*EXERCISE PROMPT:* Repeat the first line of the listing and each line after it, exactly, through the line containing "Only simulation tests".

"""

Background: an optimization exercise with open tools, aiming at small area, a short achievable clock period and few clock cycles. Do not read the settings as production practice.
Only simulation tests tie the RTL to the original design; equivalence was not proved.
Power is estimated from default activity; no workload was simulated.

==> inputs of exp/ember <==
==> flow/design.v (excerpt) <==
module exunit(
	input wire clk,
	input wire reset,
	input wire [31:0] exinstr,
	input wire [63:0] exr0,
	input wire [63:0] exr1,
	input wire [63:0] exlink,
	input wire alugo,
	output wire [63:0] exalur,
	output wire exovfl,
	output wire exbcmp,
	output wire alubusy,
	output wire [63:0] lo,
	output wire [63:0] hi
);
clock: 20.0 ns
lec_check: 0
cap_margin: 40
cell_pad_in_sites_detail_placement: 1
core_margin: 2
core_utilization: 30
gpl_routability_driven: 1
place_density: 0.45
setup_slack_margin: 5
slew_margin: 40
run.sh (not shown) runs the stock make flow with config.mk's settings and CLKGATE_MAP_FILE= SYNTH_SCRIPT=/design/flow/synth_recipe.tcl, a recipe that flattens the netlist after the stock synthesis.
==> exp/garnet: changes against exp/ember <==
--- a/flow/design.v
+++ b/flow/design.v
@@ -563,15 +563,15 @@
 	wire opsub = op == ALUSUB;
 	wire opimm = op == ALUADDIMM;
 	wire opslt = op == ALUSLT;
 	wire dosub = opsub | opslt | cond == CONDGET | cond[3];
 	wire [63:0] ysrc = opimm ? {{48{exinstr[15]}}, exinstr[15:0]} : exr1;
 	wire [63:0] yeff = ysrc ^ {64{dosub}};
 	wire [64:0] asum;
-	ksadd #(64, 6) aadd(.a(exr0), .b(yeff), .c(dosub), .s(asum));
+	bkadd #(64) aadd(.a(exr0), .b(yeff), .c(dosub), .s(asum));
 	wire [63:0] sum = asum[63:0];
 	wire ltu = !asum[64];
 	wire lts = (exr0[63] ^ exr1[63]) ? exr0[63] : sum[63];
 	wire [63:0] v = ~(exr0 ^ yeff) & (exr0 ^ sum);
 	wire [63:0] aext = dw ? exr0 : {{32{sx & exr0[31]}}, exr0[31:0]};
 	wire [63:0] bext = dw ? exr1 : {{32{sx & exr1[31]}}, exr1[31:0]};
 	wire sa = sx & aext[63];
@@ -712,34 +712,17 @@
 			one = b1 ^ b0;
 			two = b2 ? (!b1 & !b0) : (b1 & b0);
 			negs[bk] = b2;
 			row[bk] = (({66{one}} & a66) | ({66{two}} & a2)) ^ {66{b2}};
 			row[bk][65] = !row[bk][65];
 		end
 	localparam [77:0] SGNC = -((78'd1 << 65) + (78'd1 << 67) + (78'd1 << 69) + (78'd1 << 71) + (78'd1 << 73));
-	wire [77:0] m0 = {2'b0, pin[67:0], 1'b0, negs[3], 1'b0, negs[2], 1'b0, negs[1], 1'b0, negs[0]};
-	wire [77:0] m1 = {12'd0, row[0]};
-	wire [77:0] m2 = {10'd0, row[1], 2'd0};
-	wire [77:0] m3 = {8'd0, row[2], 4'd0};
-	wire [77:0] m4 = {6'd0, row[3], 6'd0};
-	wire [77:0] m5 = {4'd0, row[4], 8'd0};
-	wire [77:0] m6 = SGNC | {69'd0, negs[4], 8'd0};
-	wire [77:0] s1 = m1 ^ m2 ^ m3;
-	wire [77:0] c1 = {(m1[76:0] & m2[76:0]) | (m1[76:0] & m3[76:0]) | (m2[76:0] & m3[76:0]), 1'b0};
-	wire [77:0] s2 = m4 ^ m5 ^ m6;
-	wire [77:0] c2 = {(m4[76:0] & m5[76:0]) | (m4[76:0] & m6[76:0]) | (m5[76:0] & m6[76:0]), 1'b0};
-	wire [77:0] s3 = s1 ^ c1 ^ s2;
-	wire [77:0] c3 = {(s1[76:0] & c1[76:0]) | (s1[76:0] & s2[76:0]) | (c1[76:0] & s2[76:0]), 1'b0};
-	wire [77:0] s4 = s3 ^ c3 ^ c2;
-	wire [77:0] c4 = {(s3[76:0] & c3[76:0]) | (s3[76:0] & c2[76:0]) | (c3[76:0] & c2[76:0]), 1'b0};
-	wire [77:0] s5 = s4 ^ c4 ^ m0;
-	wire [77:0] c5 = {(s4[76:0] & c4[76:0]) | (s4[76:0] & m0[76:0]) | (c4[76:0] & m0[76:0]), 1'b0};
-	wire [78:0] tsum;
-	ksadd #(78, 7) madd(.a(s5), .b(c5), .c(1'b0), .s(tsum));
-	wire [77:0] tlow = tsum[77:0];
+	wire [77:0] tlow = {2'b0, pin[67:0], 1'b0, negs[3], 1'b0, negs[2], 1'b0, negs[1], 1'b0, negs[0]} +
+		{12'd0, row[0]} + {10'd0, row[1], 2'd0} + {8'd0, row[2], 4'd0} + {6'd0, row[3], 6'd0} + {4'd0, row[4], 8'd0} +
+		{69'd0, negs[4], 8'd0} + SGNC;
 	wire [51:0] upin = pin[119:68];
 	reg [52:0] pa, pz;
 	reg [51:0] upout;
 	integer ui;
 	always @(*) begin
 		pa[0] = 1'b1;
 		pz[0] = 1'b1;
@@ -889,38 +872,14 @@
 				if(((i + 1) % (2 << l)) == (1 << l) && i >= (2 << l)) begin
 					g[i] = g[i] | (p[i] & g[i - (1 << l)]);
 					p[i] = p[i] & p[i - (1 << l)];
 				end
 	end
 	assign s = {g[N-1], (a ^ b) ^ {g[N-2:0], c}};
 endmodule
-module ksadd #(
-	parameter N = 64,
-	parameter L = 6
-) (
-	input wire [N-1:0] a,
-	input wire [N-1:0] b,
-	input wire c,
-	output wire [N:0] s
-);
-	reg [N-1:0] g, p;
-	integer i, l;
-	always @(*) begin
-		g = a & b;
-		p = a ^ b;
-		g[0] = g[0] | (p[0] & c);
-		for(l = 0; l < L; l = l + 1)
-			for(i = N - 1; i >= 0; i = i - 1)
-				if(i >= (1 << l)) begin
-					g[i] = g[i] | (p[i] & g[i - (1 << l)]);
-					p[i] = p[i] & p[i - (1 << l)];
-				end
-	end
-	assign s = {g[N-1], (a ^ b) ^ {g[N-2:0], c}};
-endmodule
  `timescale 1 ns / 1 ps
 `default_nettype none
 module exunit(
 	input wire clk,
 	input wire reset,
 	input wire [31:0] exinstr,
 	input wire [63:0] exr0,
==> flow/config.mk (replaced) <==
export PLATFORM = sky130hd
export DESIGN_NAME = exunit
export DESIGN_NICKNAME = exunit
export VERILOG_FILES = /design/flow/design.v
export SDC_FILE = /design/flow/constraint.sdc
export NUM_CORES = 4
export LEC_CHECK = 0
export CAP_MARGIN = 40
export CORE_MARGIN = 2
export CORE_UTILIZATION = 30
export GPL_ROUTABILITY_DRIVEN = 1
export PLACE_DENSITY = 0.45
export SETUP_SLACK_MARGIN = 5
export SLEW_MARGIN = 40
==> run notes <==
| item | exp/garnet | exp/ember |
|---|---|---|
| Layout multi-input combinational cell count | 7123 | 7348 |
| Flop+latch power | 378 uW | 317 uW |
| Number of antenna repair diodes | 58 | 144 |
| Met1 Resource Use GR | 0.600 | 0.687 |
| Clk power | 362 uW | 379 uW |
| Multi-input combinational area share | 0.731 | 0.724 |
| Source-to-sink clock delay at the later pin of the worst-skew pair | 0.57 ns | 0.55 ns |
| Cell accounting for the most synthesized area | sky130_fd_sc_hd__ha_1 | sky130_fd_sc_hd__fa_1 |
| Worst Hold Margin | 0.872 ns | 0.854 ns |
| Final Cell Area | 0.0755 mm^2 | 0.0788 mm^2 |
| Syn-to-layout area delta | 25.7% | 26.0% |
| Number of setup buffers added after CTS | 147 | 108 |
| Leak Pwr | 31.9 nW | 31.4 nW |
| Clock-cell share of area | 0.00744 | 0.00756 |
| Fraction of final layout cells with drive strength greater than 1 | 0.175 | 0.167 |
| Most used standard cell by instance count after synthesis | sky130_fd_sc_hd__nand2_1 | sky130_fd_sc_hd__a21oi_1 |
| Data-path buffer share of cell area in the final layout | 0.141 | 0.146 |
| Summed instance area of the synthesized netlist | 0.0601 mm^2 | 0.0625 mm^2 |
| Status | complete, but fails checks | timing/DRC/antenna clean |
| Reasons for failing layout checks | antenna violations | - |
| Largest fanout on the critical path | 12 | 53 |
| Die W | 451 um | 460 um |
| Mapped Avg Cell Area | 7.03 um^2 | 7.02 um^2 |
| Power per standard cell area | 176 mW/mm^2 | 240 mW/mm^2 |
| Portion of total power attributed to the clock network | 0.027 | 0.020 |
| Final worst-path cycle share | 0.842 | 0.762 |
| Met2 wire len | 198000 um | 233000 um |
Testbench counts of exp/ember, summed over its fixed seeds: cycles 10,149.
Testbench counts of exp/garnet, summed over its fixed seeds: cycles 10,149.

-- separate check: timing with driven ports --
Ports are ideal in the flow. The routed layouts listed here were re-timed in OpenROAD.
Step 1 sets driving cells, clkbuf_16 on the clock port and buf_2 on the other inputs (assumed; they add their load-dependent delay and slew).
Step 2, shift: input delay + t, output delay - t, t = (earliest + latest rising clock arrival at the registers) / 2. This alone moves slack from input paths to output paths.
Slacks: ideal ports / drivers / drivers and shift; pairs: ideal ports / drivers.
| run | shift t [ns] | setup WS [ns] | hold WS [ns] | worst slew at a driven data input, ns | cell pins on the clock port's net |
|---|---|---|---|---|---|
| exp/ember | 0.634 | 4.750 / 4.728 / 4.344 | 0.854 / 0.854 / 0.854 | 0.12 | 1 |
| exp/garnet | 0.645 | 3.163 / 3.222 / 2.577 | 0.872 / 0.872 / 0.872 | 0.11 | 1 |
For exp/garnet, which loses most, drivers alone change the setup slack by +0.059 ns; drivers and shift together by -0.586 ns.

"""

*YOUR SOLUTION:*
Background: an optimization exercise with open tools, aiming at small area, a short achievable clock period and few clock cycles. Do not read the settings as production practice.
Only simulation tests tie the RTL to the original design; equivalence was not proved.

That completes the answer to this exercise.